I am interested in the expectation of a random variable $Z$ that counts the number of independent trials needed until either mutually exclusive events $A$ or $B$ occur with probabilities $p_A$ and $p_B$ respectively. By definition, $Z \sim Geom(p_A + p_B)$, therefore $E(Z) = \frac{1}{p_A + p_B}$. Now, if I define the event, $$F \equiv \text{A occurs first}$$ using the Law of Total Expectation conditioning on $F$:
$$ E(Z) = P(F)E[Z|F] + P(F^c)E[Z|F^c] $$
with $P(F) = \frac{p_A}{p_A + p_B}$, since the trials are independent. Now, my argument goes by noting that $$ Z|F \sim Geom\left(\frac{p_A}{1 - p_B}\right) \\ Z|F^c \sim Geom\left(\frac{p_B}{1 - p_A}\right) $$
The idea being that, if for example A occurs first, then we can re-compute probabilities conditional on B not happening. However, when I plug this into the previous expression, I get: \begin{align*} E(Z) = \frac{1}{p_A + p_B} & = \frac{p_A}{p_A + p_B} \frac{1 - p_B}{p_A} + \frac{p_B}{p_A + p_B} \frac{1 - p_A}{p_B} \\ & = \frac{2 - p_A - p_B}{p_A + p_B} \end{align*}
which is obviously wrong unless $p_A + p_B = 1$, i.e. that A and B are a partition of the sample space, but then E(Z) would trivially equal one in the first place. I would greatly appreciate if someone can point me to the flaw in the argument?

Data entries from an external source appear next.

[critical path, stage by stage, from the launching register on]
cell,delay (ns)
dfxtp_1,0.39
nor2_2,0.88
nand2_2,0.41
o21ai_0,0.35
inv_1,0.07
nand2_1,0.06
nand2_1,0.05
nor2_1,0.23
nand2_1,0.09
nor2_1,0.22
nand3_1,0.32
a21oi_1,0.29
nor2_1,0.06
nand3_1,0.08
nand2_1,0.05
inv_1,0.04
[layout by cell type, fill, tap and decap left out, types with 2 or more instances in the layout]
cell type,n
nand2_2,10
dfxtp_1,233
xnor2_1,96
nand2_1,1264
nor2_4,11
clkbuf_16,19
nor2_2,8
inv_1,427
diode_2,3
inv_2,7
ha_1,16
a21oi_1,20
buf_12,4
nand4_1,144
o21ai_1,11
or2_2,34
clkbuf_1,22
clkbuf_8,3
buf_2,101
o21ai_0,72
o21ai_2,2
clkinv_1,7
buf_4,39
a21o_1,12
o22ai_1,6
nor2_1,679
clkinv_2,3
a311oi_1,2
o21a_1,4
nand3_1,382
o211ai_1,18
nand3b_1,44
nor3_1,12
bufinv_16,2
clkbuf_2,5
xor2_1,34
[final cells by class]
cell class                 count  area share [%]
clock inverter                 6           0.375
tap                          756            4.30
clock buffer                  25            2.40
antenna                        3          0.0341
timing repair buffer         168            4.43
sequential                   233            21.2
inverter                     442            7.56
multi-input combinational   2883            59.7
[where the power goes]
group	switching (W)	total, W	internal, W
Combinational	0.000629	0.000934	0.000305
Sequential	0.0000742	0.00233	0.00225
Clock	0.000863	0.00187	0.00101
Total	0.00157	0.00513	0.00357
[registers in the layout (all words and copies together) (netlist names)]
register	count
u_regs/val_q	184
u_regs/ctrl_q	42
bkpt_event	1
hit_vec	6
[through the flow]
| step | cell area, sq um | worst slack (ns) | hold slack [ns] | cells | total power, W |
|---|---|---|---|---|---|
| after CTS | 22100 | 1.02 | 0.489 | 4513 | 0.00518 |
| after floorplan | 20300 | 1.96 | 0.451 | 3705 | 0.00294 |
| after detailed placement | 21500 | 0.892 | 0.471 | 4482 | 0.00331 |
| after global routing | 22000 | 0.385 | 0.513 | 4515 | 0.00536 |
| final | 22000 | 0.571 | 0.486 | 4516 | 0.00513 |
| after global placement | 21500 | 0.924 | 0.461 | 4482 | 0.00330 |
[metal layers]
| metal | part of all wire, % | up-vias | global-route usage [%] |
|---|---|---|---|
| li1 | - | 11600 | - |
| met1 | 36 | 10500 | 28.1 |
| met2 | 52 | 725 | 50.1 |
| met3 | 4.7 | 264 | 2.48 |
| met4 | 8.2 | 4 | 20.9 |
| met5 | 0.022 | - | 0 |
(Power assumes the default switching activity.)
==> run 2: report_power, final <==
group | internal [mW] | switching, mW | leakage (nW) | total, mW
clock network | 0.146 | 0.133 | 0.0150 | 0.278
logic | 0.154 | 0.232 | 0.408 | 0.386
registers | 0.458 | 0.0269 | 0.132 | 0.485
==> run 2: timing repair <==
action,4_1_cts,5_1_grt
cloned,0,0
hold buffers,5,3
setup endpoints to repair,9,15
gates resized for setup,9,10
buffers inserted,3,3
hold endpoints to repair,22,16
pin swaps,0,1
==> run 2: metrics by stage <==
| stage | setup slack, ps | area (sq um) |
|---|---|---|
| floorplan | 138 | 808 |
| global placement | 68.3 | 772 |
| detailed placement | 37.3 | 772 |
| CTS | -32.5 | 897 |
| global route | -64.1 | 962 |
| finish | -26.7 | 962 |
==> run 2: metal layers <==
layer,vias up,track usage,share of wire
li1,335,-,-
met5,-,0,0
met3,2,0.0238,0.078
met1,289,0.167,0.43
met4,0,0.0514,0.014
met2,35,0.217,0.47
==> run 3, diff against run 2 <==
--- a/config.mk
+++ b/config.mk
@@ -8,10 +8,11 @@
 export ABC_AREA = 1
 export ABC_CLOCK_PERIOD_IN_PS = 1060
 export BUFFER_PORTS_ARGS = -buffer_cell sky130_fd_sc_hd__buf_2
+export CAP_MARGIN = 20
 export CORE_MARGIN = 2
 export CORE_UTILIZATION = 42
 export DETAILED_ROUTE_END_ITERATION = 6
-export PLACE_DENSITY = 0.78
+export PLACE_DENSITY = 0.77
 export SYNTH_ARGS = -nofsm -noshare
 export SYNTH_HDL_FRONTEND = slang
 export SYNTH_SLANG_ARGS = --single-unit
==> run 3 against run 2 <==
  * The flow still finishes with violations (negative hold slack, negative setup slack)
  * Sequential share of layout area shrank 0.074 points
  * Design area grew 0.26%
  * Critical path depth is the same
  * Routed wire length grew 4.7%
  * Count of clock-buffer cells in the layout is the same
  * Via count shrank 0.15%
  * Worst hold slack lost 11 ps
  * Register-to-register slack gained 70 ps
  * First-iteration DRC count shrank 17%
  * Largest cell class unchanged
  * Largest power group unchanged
### src/rtl/crcv_lane.sv
module crcv_lane
  import crcv_pkg::*;
#(
  parameter int W = 8
) (
  input  logic [CRC_W-1:0] crc_in,
  input  logic [W-1:0]     data_in,
  output logic [CRC_W-1:0] crc_nx
);
  // unrolled XOR network, MSB of the word first
  always_comb begin
    logic [CRC_W-1:0] acc;
    acc = crc_in;
    for (int i = W - 1; i >= 0; i--) begin
      acc = crc_bit(acc, data_in[i]);
    end
    crc_nx = acc;
  end
endmodule

### src/rtl/crcv_sel.sv
module crcv_sel
  import crcv_pkg::*;
#(
  parameter int NLANE  = 3,
  parameter int DATA_W = 32
) (
  input  logic                        wr_fire,
  input  logic                        wr_seed,
  input  logic [1:0]                  wr_size,
  input  logic [DATA_W-1:0]           wr_data,
  input  logic [NLANE-1:0][CRC_W-1:0] lane_res,
  output logic                        upd_en,
  output logic [CRC_W-1:0]            crc_next
);
  wsize_e sz;
  assign sz = wsize_e'(wr_size);

  always_comb begin
    upd_en   = 1'b0;
    crc_next = '0;
    if (wr_fire) begin
      if (wr_seed) begin
        upd_en   = 1'b1;
        crc_next = wr_data[CRC_W-1:0];
      end else begin
        unique case (sz)
          SZ_B8:   begin upd_en = 1'b1; crc_next = lane_res[0]; end
          SZ_B16:  begin upd_en = 1'b1; crc_next = lane_res[1]; end
          SZ_B32:  begin upd_en = 1'b1; crc_next = lane_res[2]; end
          default: begin upd_en = 1'b0; crc_next = '0; end
        endcase
      end
    end
  end
endmodule

### src/rtl/crcv_engine.sv
module crcv_engine
  import crcv_pkg::*;
#(
  parameter int          DATA_W   = 32,
  parameter logic [15:0] INIT_VAL = 16'hFFFF
) (
  input  logic              clk,
  input  logic              rst_n,
  input  logic              wr_valid,
  output logic              wr_ready,
  input  logic              wr_seed,
  input  logic [1:0]        wr_size,
  input  logic [DATA_W-1:0] wr_data,
  output logic [CRC_W-1:0]  crc_out
);
  localparam int NLANE = 3;

  logic [CRC_W-1:0]            crc_q;
  logic [NLANE-1:0][CRC_W-1:0] lane_res;
  logic                        wr_fire;
  logic                        upd_en;
  logic [CRC_W-1:0]            crc_next;

  assign wr_ready = 1'b1;
  assign wr_fire  = wr_valid & wr_ready;

  for (genvar g = 0; g < NLANE; g++) begin : g_lane
    localparam int LW = 8 << g;
    crcv_lane #(.W(LW)) lane_i (
      .crc_in (crc_q),
      .data_in(wr_data[LW-1:0]),
      .crc_nx (lane_res[g])
    );
  end

  crcv_sel #(.NLANE(NLANE), .DATA_W(DATA_W)) sel_i (
    .wr_fire (wr_fire),
    .wr_seed (wr_seed),
    .wr_size (wr_size),
    .wr_data (wr_data),
    .lane_res(lane_res),
    .upd_en  (upd_en),
    .crc_next(crc_next)
  );

  always_ff @(posedge clk or negedge rst_n) begin
    if (!rst_n)      crc_q <= INIT_VAL;
    else if (upd_en) crc_q <= crc_next;
  end

  assign crc_out = crc_q;

  // no write, no change
  p_hold_r8: assert property (@(posedge clk) disable iff (!rst_n)
    !wr_valid |=> $stable(crc_out));

  // seed value appears the next cycle
  p_seed_r2: assert property (@(posedge clk) disable iff (!rst_n)
    (wr_valid && wr_seed) |=> crc_out == $past(wr_data[15:0]));

  // reserved size leaves the result alone
  p_rsvd_r6: assert property (@(posedge clk) disable iff (!rst_n)
    (wr_valid && !wr_seed && wr_size == 2'b11) |=> $stable(crc_out));

  // zero register with zero byte stays zero (linearity)
  p_zero_r3: assert property (@(posedge clk) disable iff (!rst_n)
    (wr_valid && !wr_seed && wr_size == 2'b00 && crc_out == '0 &&
     wr_data[7:0] == 8'h00) |=> crc_out == '0);

  // an accepted append always loads the register
  p_upd_r8: assert property (@(posedge clk) disable iff (!rst_n)
    (wr_valid && !wr_seed && wr_size != 2'b11) |-> upd_en);
endmodule
## config.mk

```make
export PLATFORM = sky130hd
export DESIGN_NAME = gpio_edge_ctrl
export DESIGN_NICKNAME = d
export VERILOG_FILES = /design/src/rtl/gpio_edge_pkg.sv /design/src/rtl/gpio_sync.sv /design/src/rtl/gpio_out_reg.sv /design/src/rtl/gpio_edge_irq.sv /design/src/rtl/gpio_edge_ctrl.sv
export SDC_FILE = /design/constraint.sdc
export NUM_CORES = 1
export LEC_CHECK = 0
export ABC_AREA = 1
export BUFFER_PORTS_ARGS = -buffer_cell sky130_fd_sc_hd__buf_2
export CORE_ASPECT_RATIO = 2
export CORE_MARGIN = 1.5
export CORE_UTILIZATION = 59
export DETAILED_ROUTE_END_ITERATION = 10
export PLACE_DENSITY_LB_ADDON = 0.25
export SLEW_MARGIN = 15
export SYNTH_ARGS = -nofsm -noshare
export SYNTH_HDL_FRONTEND = slang
export SYNTH_SLANG_ARGS = --single-unit
```

## constraint.sdc

```tcl
create_clock -name clk_i -period 6.47 [get_ports clk_i]
set_clock_uncertainty 0.05 [all_clocks]
set_input_delay 1.6175 -clock clk_i [delete_from_list [all_inputs] [get_ports clk_i]]
set_output_delay 1.6175 -clock clk_i [all_outputs]
set_load 0.005 [all_outputs]
```

## src/rtl/gpio_edge_pkg.sv

```systemverilog
package gpio_edge_pkg;
  localparam logic [7:0] OFS_STAT = 8'h00;
  localparam logic [7:0] OFS_KIND = 8'h04;
  localparam logic [7:0] OFS_RISE = 8'h08;
  localparam logic [7:0] OFS_FALL = 8'h0C;

  // word index inside the data-side block
  localparam int IDX_DATA = 0;
  localparam int IDX_DIR  = 1;
  localparam int IDX_POL  = 2;
  localparam int IDX_SET  = 3;
  localparam int IDX_CLR  = 4;
  localparam int IDX_TOG  = 5;

  function automatic logic [7:0] blk_addr(input bit gap, input int idx);
    logic [7:0] base;
    base = gap ? 8'h20 : 8'h10;
    return base + 8'(idx * 4);
  endfunction
endpackage

```

## src/rtl/gpio_sync.sv

```systemverilog
module gpio_sync #(
  parameter int W = 1
) (
  input  logic         clk_i,
  input  logic         rst_ni,
  input  logic [W-1:0] d_i,
  output logic [W-1:0] q_o
);
  logic [W-1:0] s1_q, s2_q;

  always_ff @(posedge clk_i or negedge rst_ni) begin
    if (!rst_ni) begin
      s1_q <= '0;
      s2_q <= '0;
    end else begin
      s1_q <= d_i;
      s2_q <= s1_q;
    end
  end

  assign q_o = s2_q;
endmodule

```

## src/rtl/gpio_out_reg.sv

```systemverilog
module gpio_out_reg #(
  parameter int W = 32
) (
  input  logic         clk_i,
  input  logic         rst_ni,
  input  logic         ld_i,
  input  logic         set_i,
  input  logic         clr_i,
  input  logic         tog_i,
  input  logic [W-1:0] wd_i,
  output logic [W-1:0] out_o
);
  logic [W-1:0] out_q;

  always_ff @(posedge clk_i or negedge rst_ni) begin
    if (!rst_ni)    out_q <= '0;
    else if (ld_i)  out_q <= wd_i;
    else if (set_i) out_q <= out_q | wd_i;
    else if (clr_i) out_q <= out_q & ~wd_i;
    else if (tog_i) out_q <= out_q ^ wd_i;
  end

  assign out_o = out_q;
endmodule

```

## src/rtl/gpio_edge_irq.sv

```systemverilog
module gpio_edge_irq #(
  parameter int W = 32
) (
  input  logic         clk_i,
  input  logic         rst_ni,
  input  logic [W-1:0] lvl_i,
  input  logic [W-1:0] rise_en_i,
  input  logic [W-1:0] fall_en_i,
  input  logic [W-1:0] clr_i,
  output logic [W-1:0] stat_o,
  output logic [W-1:0] kind_o,
  output logic [W-1:0] hit_o
);
  logic [W-1:0] prev_q, stat_q, kind_q;
  logic [W-1:0] rise, fall, hit;

  assign rise = lvl_i & ~prev_q;
  assign fall = ~lvl_i & prev_q;
  assign hit  = (rise & rise_en_i) | (fall & fall_en_i);

  always_ff @(posedge clk_i or negedge rst_ni) begin
    if (!rst_ni) begin
      prev_q <= '0;
      stat_q <= '0;
      kind_q <= '0;
    end else begin
      prev_q <= lvl_i;
      // a new edge overrides a same-cycle clear
      stat_q <= (stat_q & ~clr_i) | hit;
      kind_q <= (kind_q & ~hit) | (rise & hit);
    end
  end

  assign stat_o = stat_q;
  assign kind_o = kind_q;
  assign hit_o  = hit;
endmodule

```

## src/rtl/gpio_edge_ctrl.sv

```systemverilog
module gpio_edge_ctrl
  import gpio_edge_pkg::*;
#(
  parameter int NUM_PINS = 32,
  parameter bit REG_GAP  = 1'b0,
  parameter int ADDR_W   = 8
) (
  input  logic              clk_i,
  input  logic              rst_ni,
  input  logic [ADDR_W-1:0] addr_i,
  input  logic              we_i,
  input  logic [31:0]       wdata_i,
  output logic [31:0]       rdata_o,
  input  logic [NUM_PINS-1:0] pin_i,
  output logic [NUM_PINS-1:0] pin_o,
  output logic [NUM_PINS-1:0] pin_oe_o,
  output logic              irq_o
);
  localparam int NP = NUM_PINS;
  localparam logic [ADDR_W-1:0] A_STAT = ADDR_W'(OFS_STAT);
  localparam logic [ADDR_W-1:0] A_KIND = ADDR_W'(OFS_KIND);
  localparam logic [ADDR_W-1:0] A_RISE = ADDR_W'(OFS_RISE);
  localparam logic [ADDR_W-1:0] A_FALL = ADDR_W'(OFS_FALL);
  localparam logic [ADDR_W-1:0] A_DATA = ADDR_W'(blk_addr(REG_GAP, IDX_DATA));
  localparam logic [ADDR_W-1:0] A_DIR  = ADDR_W'(blk_addr(REG_GAP, IDX_DIR));
  localparam logic [ADDR_W-1:0] A_POL  = ADDR_W'(blk_addr(REG_GAP, IDX_POL));
  localparam logic [ADDR_W-1:0] A_SET  = ADDR_W'(blk_addr(REG_GAP, IDX_SET));
  localparam logic [ADDR_W-1:0] A_CLR  = ADDR_W'(blk_addr(REG_GAP, IDX_CLR));
  localparam logic [ADDR_W-1:0] A_TOG  = ADDR_W'(blk_addr(REG_GAP, IDX_TOG));

  logic [NP-1:0] wd;
  logic [NP-1:0] dir_q, pol_q, rise_en_q, fall_en_q;
  logic [NP-1:0] sync_lvl, lvl, out_q, stat_q, kind_q, hit, stat_clr;
  logic [NP-1:0] rd_np;

  assign wd = wdata_i[NP-1:0];

  always_ff @(posedge clk_i or negedge rst_ni) begin
    if (!rst_ni) begin
      dir_q     <= '0;
      pol_q     <= '0;
      rise_en_q <= '0;
      fall_en_q <= '0;
    end else if (we_i) begin
      if (addr_i == A_DIR)  dir_q     <= wd;
      if (addr_i == A_POL)  pol_q     <= wd;
      if (addr_i == A_RISE) rise_en_q <= wd;
      if (addr_i == A_FALL) fall_en_q <= wd;
    end
  end

  gpio_sync #(.W(NP)) i_sync (
    .clk_i (clk_i),
    .rst_ni(rst_ni),
    .d_i   (pin_i),
    .q_o   (sync_lvl)
  );

  assign lvl = sync_lvl ^ pol_q;

  gpio_out_reg #(.W(NP)) i_out (
    .clk_i (clk_i),
    .rst_ni(rst_ni),
    .ld_i  (we_i && addr_i == A_DATA),
    .set_i (we_i && addr_i == A_SET),
    .clr_i (we_i && addr_i == A_CLR),
    .tog_i (we_i && addr_i == A_TOG),
    .wd_i  (wd),
    .out_o (out_q)
  );

  assign stat_clr = (we_i && addr_i == A_STAT) ? wd : '0;

  gpio_edge_irq #(.W(NP)) i_irq (
    .clk_i    (clk_i),
    .rst_ni   (rst_ni),
    .lvl_i    (lvl),
    .rise_en_i(rise_en_q),
    .fall_en_i(fall_en_q),
    .clr_i    (stat_clr),
    .stat_o   (stat_q),
    .kind_o   (kind_q),
    .hit_o    (hit)
  );

  always_comb begin
    rd_np = '0;
    case (addr_i)
      A_STAT: rd_np = stat_q;
      A_KIND: rd_np = kind_q;
      A_RISE: rd_np = rise_en_q;
      A_FALL: rd_np = fall_en_q;
      A_DATA: rd_np = (dir_q & out_q) | (~dir_q & lvl);
      A_DIR:  rd_np = dir_q;
      A_POL:  rd_np = pol_q;
      default: rd_np = '0;
    endcase
  end

  generate
    if (NP < 32) begin : g_pad
      assign rdata_o = {{(32-NP){1'b0}}, rd_np};
    end else begin : g_full
      assign rdata_o = rd_np;
    end
  endgenerate

  assign pin_o    = out_q ^ pol_q;
  assign pin_oe_o = dir_q;
  assign irq_o    = |stat_q;
endmodule

```

==> reports/qor.csv <==
stage,metric,value,unit
sta,f_max,188,MHz
min_path,min-delay worst type,reg2reg,
synthesis,Post-Synth Simple-Gate Area,0.214,
routing,DRC violations left,0,
power,Final Power,4700,uW
critical_path,Critical Path AT,3640,ps
synthesis,number of synthesized register bits,320,
clock_tree,Post-CTS Setup Inserts,0,
global_routing,antenna violations before repair,0,
synthesis,yosys warns,0,
floorplanning,Initial Util,0.597,
synthesis,post-synth top area cell,dfrtp_1,
critical_path,CP dominant cell by count,nand2_1,
cells_and_area,filler cell count,2282,
synthesis,Netlist cell types,33,
sta,final setup fails,0,
cells_and_area,Area Growth Syn to Fin,13.1,%
global_routing,number of global-route vias before repair,14100,
floorplanning,die area,28200,um^2
critical_path,Critical Path Fanout Max,16,
routing,routed wire length,46300,um
critical_path,"critical path, cell by cell","buf_2, nor2_2, nand2_1, nor2_4, buf_4, nand2_2, inv_2, buf_4, nand2_1, nand2_1, a21oi_1, nand2_1, buf_2",
placement,Final HPWL DP,29600,um
routing,drt initial violations,1104,
placement,Placed Area,17100,um^2
cells_and_area,layout cell share with drive strength beyond 1,0.136,
cells_and_area,Total Nets Final,2216,
global_routing,gr ovfl total,0,
synthesis,multiplexer share of the synthesized area,0,
global_routing,largest net degree at the start of global routing,168,
sta,final period utilization,0.821,
placement,Placer Congestion,0.885,
sta,relative slew slack,0.322,
sta,post-layout min period,5310,ps
critical_path,CP Class,in2out,
synthesis,number of enable flip-flop cells after synthesis,0,
power,static leakage,0.00935,uW
outcome,status,"finished, final reports clean",
clock_tree,# H-tree levels,1,
critical_path,Buf/Inv on CP,5,
sta,Final Hold Vio Count,0,
sta,Final Max Slew Viols,0,
clock_tree,CTS Hold Bufs,0,
synthesis,Synth async-reset ratio,1.00,
floorplanning,Rows,85,
critical_path,Critical Path RT,4800,ps
sta,RSZ-0062 raised after global routing,false,
routing,antenna-violating nets left,0,
routing,via/cell ratio,5.72,
global_routing,Total Routing Usage GR,0.331,
synthesis,Syn Area/Cell,8.31,um^2
power,Pwr per Cell Area,260,nW/um^2
floorplanning,Die X,119,um
clock_tree,CTS buffer count,29,
clock_tree,Root Driver,clkbuf_16,
synthesis,Post-Synthesis Cells,1927,
synthesis,XOR/XNOR share of the synthesized area,0.0350,
synthesis,prevailing post-synth register cell,dfrtp_1,
floorplanning,Core Region,26800,um^2
cells_and_area,diodes inserted,0,
synthesis,Post-Synth Adder-Cell Area,0.0500,
floorplanning,DIE HEIGHT,236,um
synthesis,Compound-Gate Fraction of Synth Area,0.111,
critical_path,Critical Path Max Stage Delay,390,ps
synthesis,largest cells by area after synthesis,"dfrtp_1 50%, nand2_1 10%, o21ai_0 6.9%",
clock_tree,maximum root-to-sink buffer count,3,
synthesis,share of Yosys cell area claimed by the top area cell type,0.500,
routing,Pre-Repair DR Iteration Count,8,
synthesis,largest family of logic cells by synthesized area,simple AND/OR/NAND/NOR gates,
routing,vias,14000,
critical_path,CP startpoint kind,primary input,
cells_and_area,Final Util,0.676,
clock_tree,CTS tree,yes,
synthesis,post-synthesis sequential area ratio,0.500,
critical_path,crit path capture type,output port,
synthesis,Syn Nets,2066,
sta,Final TNS setup,0,ps
placement,Port Buf Inserts,171,
power,IR Drop Worst-Case VDD,229,uV
sta,Tightest Pin Transition,1020,ps
floorplanning,IO Pins,172,
synthesis,synthesized area,16000,um^2
job,MaxCap Viol Count,0,
critical_path,family with the most delay on the worst path,buffers and inverters,
clock_tree,"Clk Latency, worst-skew pair",580,ps
clock_tree,post_cts resized,0,
cells_and_area,final instance area,18100,um^2
routing,wire length per cell,18.9,um
critical_path,slowest CP cell,buf_4,
clock_tree,CTS sink cnt,320,
global_routing,first-pass GRT wire length,72800,um
clock_tree,clk slew on worst S/H paths,60,ps
==> per-stage QoR <==
step	hold WS [ps]	setup slack, ps	std cells
6_report	293	1160	2447
5_1_grt	304	1090	2447
4_1_cts	295	1200	2447
3_5_place_dp	285	1230	2394
3_3_place_gp	282	1270	2394
2_1_floorplan	281	2120	1927
==> state kept, by name (all words and copies together), names as in the netlist, named ones only <==
signal	flops
i_sync.s1_q	32
i_out.out_o	32
i_irq.prev_q	32
pin_oe_o	32
i_irq.stat_o	32
pol_q	32
i_sync.q_o	32
rise_en_q	32
fall_en_q	32
==> cells in the mapped netlist (8+ instances only) <==
library cell and instances:
o21ai_1 35, inv_1 279, nor3_1 31, dfrtp_1 320
inv_2 8, ha_1 64, a21oi_1 63, xor2_1 64
or2_2 20, o22ai_1 18, nand2_1 436, buf_2 34
o21ai_0 221, nand3b_1 32, nand3_1 150, nor2_1 69
clkbuf_1 32
==> layout by cell type, fill, tap and decap left out, drive strengths merged <==
master / instances
a211oi: 2
a21o: 1
a21oi: 63
and3: 1
buf: 192
bufinv: 2
clkbuf: 47
clkinv: 3
dfrtp: 320
ha: 64
inv: 288
nand2: 445
nand3: 154
nand3b: 32
nand4: 5
nor2: 74
nor3: 31
nor4: 7
o211ai: 4
o21ai: 256
o21bai: 2
o22ai: 18
or2: 24
xor2: 64
==> worst paths after layout <==
path                                              from                           to  slack [ps]  depth (start not counted)
hold / removal               i_sync.s1_q[22]$_DFF_PN0_     i_sync.q_o[22]$_DFF_PN0_         290                          0
max in group asynchronous                       rst_ni     i_sync.q_o[26]$_DFF_PN0_        4090                          2
hold reg to reg              i_sync.s1_q[22]$_DFF_PN0_     i_sync.q_o[22]$_DFF_PN0_         290                          0
setup / recovery                             addr_i[7]                   rdata_o[8]        1160                         13
min in group asynchronous                       rst_ni     i_sync.s1_q[7]$_DFF_PN0_         930                          1
setup reg to reg           i_out.out_o[26]$_DFFE_PN0P_  i_out.out_o[26]$_DFFE_PN0P_        5030                          8
==> power breakdown <==
group	switching, uW	leakage (uW)	total (uW)	internal [uW]
clock network	763	0.000477	1770	1010
registers	128	0.00401	2310	2180
logic	381	0.00486	617	236
==> logic make-up after synthesis <==
logic type | after synthesis
compound gates | 346
simple gates | 773
flops | 320
buf+inv | 360
xor+xnor | 64
fa+ha+maj | 64
==> worst reg2reg max path: stages (launching register included) <==
cell and delay (ps):
dfrtp_1 450, inv_1 120, ha_1 290, inv_1 60, nand2_1 60, nand3_1 110
nand3_1 80, nand2_1 80, nand2_1 50
==> metal layers <==
metal  vias to the layer above  part of all wire  GRT usage
met3                       176             0.068     0.0455
met2                       591              0.50      0.569
met4                         0             0.063      0.204
met5                         -                 0          0
li1                       6433                 -          -
met1                      6792              0.37      0.388
==> area by class of cell <==
class	count	area (um^2)	share of cell area
clock buffer	47	883	0.0488
timing repair buffer	192	1040	0.0572
multi-input combinational	1247	6580	0.364
inverter	287	1080	0.0595
clock inverter	6	83.8	0.00463
tap	348	435	0.0240
sequential	320	8010	0.442
(Power assumes the default switching activity.)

I have managed to find the answer myself. My assumption that $$ Z|F \sim Geom\left(\frac{p_A}{1 - p_B}\right) \\ Z|F^c \sim Geom\left(\frac{p_B}{1 - p_A}\right) $$
was wrong. In fact, it can be shown that $P(Z = z | F) = P(Z = z)$ in the following way: $$ P(Z = z | F) = \frac{P(Z = z, F)}{P(F)} = \frac{(1 - p_A - p_B)^{z-1}p_A}{p_A/(p_A+p_B)} = (1 - p_A - p_B)^{z-1}(p_A + p_B) = P(Z = z) $$
Therefore, we simply have $$ Z|F, Z|F^c \sim Geom(p_A + p_B) $$ Plugging this into the Law of Total Expectation leads now to a consistent result.